Starting at the line that has "row11 = 3-bit" and stopping after the line that has "between the ends.", reproduce the listing below exactly; omit everything else.

Input records:
---*---
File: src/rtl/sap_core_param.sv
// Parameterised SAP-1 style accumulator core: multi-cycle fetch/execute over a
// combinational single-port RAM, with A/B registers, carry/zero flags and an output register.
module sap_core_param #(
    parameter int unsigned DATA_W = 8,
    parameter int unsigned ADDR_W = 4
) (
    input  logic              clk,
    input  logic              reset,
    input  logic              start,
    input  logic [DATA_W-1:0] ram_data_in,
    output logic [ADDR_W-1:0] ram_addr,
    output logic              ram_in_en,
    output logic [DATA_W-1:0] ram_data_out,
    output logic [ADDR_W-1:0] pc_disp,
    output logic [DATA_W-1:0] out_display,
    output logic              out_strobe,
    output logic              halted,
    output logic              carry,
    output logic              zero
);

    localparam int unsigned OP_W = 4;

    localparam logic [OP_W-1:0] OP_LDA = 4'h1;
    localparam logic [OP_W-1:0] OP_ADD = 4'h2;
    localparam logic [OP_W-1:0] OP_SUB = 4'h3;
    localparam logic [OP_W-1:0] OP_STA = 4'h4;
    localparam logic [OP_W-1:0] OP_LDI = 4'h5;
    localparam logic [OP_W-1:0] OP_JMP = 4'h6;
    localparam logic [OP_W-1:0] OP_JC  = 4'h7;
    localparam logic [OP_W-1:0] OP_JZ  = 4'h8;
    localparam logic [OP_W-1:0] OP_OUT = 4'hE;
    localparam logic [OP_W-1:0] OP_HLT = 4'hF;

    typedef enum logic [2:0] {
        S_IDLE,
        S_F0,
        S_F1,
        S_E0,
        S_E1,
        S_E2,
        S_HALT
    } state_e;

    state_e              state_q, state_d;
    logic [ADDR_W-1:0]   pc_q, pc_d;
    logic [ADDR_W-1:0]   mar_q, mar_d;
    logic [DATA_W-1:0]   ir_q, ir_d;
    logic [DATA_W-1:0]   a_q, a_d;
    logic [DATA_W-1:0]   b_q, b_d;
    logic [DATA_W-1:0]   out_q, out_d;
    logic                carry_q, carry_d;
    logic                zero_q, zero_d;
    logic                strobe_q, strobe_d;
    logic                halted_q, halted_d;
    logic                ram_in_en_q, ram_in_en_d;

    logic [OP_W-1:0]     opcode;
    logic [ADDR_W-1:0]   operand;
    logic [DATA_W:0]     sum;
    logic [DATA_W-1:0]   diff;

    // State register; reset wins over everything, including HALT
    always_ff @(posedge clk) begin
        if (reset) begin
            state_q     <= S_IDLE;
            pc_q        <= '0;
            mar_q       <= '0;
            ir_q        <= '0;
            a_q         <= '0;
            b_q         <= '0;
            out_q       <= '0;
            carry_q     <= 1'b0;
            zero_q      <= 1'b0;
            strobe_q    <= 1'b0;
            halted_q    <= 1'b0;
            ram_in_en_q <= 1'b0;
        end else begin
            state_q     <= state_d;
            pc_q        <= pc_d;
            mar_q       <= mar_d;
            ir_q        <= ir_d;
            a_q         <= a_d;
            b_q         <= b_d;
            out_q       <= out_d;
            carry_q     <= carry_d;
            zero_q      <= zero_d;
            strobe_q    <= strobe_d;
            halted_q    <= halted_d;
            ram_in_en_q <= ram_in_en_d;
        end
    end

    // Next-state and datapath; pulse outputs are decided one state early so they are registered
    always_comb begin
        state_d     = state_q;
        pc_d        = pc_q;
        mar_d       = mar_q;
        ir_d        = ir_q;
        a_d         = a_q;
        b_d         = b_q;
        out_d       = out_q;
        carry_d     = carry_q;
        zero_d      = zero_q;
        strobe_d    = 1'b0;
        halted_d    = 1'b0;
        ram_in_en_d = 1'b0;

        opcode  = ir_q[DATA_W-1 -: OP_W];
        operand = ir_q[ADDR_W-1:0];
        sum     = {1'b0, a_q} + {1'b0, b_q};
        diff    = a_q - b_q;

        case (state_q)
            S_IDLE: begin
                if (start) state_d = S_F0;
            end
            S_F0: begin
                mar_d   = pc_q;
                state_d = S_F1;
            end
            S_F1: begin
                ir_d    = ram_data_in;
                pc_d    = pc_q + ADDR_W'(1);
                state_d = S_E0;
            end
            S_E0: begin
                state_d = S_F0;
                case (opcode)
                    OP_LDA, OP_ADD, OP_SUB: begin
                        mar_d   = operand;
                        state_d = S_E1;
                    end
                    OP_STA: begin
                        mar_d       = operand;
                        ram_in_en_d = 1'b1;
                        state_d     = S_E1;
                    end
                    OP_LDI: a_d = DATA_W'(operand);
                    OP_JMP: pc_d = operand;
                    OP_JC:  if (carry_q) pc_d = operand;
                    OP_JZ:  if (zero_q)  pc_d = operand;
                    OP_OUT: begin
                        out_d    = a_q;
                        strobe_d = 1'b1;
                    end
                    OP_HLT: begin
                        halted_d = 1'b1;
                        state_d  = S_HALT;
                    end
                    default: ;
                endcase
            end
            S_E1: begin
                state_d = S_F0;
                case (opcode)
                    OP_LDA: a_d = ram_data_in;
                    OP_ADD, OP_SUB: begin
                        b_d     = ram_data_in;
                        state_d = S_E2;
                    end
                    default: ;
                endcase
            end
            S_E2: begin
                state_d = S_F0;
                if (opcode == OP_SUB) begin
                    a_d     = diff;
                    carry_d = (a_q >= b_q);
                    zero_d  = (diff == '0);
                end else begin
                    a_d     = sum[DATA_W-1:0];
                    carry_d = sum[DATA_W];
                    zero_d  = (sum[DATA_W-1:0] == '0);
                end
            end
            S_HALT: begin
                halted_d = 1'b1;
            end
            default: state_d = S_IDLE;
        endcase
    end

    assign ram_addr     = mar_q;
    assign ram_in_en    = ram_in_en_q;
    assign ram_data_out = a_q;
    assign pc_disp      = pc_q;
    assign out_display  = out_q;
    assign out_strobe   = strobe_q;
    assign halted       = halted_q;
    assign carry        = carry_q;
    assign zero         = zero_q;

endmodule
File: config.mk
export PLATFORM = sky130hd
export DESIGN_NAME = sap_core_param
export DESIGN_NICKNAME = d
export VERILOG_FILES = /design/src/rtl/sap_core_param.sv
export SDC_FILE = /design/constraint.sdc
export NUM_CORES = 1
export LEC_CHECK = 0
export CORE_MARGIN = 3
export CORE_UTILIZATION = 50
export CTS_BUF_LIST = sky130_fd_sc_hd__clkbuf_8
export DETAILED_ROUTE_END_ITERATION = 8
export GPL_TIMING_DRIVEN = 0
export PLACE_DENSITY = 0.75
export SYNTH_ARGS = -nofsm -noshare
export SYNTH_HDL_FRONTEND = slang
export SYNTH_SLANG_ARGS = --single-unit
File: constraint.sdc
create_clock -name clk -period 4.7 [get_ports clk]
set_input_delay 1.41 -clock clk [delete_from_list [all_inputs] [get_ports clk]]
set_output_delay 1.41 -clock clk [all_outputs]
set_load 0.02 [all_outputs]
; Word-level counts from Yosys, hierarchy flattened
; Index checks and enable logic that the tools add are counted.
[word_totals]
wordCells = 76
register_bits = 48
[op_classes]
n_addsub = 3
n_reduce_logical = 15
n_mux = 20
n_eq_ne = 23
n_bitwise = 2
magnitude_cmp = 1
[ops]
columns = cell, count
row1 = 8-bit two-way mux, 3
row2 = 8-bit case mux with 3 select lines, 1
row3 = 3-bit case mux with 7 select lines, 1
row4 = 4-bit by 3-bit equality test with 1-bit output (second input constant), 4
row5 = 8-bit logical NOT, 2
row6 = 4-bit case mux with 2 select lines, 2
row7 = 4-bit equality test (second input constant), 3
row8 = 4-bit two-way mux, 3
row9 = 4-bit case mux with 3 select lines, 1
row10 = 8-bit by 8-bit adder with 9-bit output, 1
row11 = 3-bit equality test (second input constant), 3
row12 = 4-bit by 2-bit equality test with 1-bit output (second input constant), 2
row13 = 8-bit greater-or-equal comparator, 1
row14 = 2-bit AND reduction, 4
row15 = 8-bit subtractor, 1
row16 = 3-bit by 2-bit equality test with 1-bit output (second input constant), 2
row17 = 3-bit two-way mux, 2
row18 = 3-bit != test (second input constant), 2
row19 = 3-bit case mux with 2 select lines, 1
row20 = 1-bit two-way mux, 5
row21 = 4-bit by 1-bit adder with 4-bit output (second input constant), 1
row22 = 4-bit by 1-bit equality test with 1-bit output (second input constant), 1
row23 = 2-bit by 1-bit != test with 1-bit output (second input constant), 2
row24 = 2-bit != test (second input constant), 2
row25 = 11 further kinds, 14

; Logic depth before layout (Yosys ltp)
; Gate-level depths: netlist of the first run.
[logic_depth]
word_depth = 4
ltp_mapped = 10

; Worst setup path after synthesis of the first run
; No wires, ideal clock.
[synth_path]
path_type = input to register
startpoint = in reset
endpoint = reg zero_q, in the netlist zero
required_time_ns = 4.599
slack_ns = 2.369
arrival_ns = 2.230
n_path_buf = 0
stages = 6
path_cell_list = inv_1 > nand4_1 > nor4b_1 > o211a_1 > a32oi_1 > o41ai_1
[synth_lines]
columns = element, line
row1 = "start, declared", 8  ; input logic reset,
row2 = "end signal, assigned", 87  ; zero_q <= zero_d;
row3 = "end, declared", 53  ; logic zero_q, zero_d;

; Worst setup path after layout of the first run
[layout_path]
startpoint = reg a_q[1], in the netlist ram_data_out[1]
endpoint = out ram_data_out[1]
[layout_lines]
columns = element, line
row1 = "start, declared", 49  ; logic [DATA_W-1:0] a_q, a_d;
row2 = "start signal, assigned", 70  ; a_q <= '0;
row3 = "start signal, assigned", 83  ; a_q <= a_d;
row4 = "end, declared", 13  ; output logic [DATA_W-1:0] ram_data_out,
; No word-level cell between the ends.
---*---
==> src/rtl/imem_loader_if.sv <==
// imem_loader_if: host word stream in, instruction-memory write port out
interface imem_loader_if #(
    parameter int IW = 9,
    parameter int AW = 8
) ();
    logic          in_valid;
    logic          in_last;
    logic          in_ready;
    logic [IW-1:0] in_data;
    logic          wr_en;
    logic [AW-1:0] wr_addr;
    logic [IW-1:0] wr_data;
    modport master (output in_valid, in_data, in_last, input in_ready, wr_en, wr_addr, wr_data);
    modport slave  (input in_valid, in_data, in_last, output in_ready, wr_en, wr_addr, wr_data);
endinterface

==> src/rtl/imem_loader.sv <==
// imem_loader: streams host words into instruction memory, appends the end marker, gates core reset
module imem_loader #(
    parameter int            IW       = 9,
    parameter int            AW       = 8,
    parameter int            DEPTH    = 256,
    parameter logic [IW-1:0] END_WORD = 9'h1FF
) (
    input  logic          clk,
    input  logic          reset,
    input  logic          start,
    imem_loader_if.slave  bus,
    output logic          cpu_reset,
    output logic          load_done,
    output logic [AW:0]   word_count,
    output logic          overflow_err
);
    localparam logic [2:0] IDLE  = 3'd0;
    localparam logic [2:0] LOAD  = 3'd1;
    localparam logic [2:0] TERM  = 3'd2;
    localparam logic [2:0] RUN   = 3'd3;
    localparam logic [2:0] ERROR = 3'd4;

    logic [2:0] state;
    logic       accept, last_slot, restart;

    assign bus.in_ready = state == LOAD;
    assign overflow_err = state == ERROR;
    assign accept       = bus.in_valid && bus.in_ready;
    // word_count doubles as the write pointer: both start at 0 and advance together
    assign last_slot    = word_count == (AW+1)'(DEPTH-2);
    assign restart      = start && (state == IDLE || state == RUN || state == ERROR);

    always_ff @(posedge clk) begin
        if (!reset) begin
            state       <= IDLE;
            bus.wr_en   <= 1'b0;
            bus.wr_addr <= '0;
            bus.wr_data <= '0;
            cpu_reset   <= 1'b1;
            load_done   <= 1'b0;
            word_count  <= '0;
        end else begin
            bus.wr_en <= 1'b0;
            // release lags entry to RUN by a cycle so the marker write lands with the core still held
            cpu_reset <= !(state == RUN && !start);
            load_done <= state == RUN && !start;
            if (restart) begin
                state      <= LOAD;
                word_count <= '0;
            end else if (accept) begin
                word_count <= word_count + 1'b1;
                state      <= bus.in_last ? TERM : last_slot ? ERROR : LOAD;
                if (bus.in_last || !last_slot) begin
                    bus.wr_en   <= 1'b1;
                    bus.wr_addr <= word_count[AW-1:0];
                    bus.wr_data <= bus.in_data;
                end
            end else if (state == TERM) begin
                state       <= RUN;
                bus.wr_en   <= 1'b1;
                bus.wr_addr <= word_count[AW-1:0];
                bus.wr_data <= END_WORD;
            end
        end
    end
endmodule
---*---
Result:
row11 = 3-bit equality test (second input constant), 3
row12 = 4-bit by 2-bit equality test with 1-bit output (second input constant), 2
row13 = 8-bit greater-or-equal comparator, 1
row14 = 2-bit AND reduction, 4
row15 = 8-bit subtractor, 1
row16 = 3-bit by 2-bit equality test with 1-bit output (second input constant), 2
row17 = 3-bit two-way mux, 2
row18 = 3-bit != test (second input constant), 2
row19 = 3-bit case mux with 2 select lines, 1
row20 = 1-bit two-way mux, 5
row21 = 4-bit by 1-bit adder with 4-bit output (second input constant), 1
row22 = 4-bit by 1-bit equality test with 1-bit output (second input constant), 1
row23 = 2-bit by 1-bit != test with 1-bit output (second input constant), 2
row24 = 2-bit != test (second input constant), 2
row25 = 11 further kinds, 14

; Logic depth before layout (Yosys ltp)
; Gate-level depths: netlist of the first run.
[logic_depth]
word_depth = 4
ltp_mapped = 10

; Worst setup path after synthesis of the first run
; No wires, ideal clock.
[synth_path]
path_type = input to register
startpoint = in reset
endpoint = reg zero_q, in the netlist zero
required_time_ns = 4.599
slack_ns = 2.369
arrival_ns = 2.230
n_path_buf = 0
stages = 6
path_cell_list = inv_1 > nand4_1 > nor4b_1 > o211a_1 > a32oi_1 > o41ai_1
[synth_lines]
columns = element, line
row1 = "start, declared", 8  ; input logic reset,
row2 = "end signal, assigned", 87  ; zero_q <= zero_d;
row3 = "end, declared", 53  ; logic zero_q, zero_d;

; Worst setup path after layout of the first run
[layout_path]
startpoint = reg a_q[1], in the netlist ram_data_out[1]
endpoint = out ram_data_out[1]
[layout_lines]
columns = element, line
row1 = "start, declared", 49  ; logic [DATA_W-1:0] a_q, a_d;
row2 = "start signal, assigned", 70  ; a_q <= '0;
row3 = "start signal, assigned", 83  ; a_q <= a_d;
row4 = "end, declared", 13  ; output logic [DATA_W-1:0] ram_data_out,
; No word-level cell between the ends.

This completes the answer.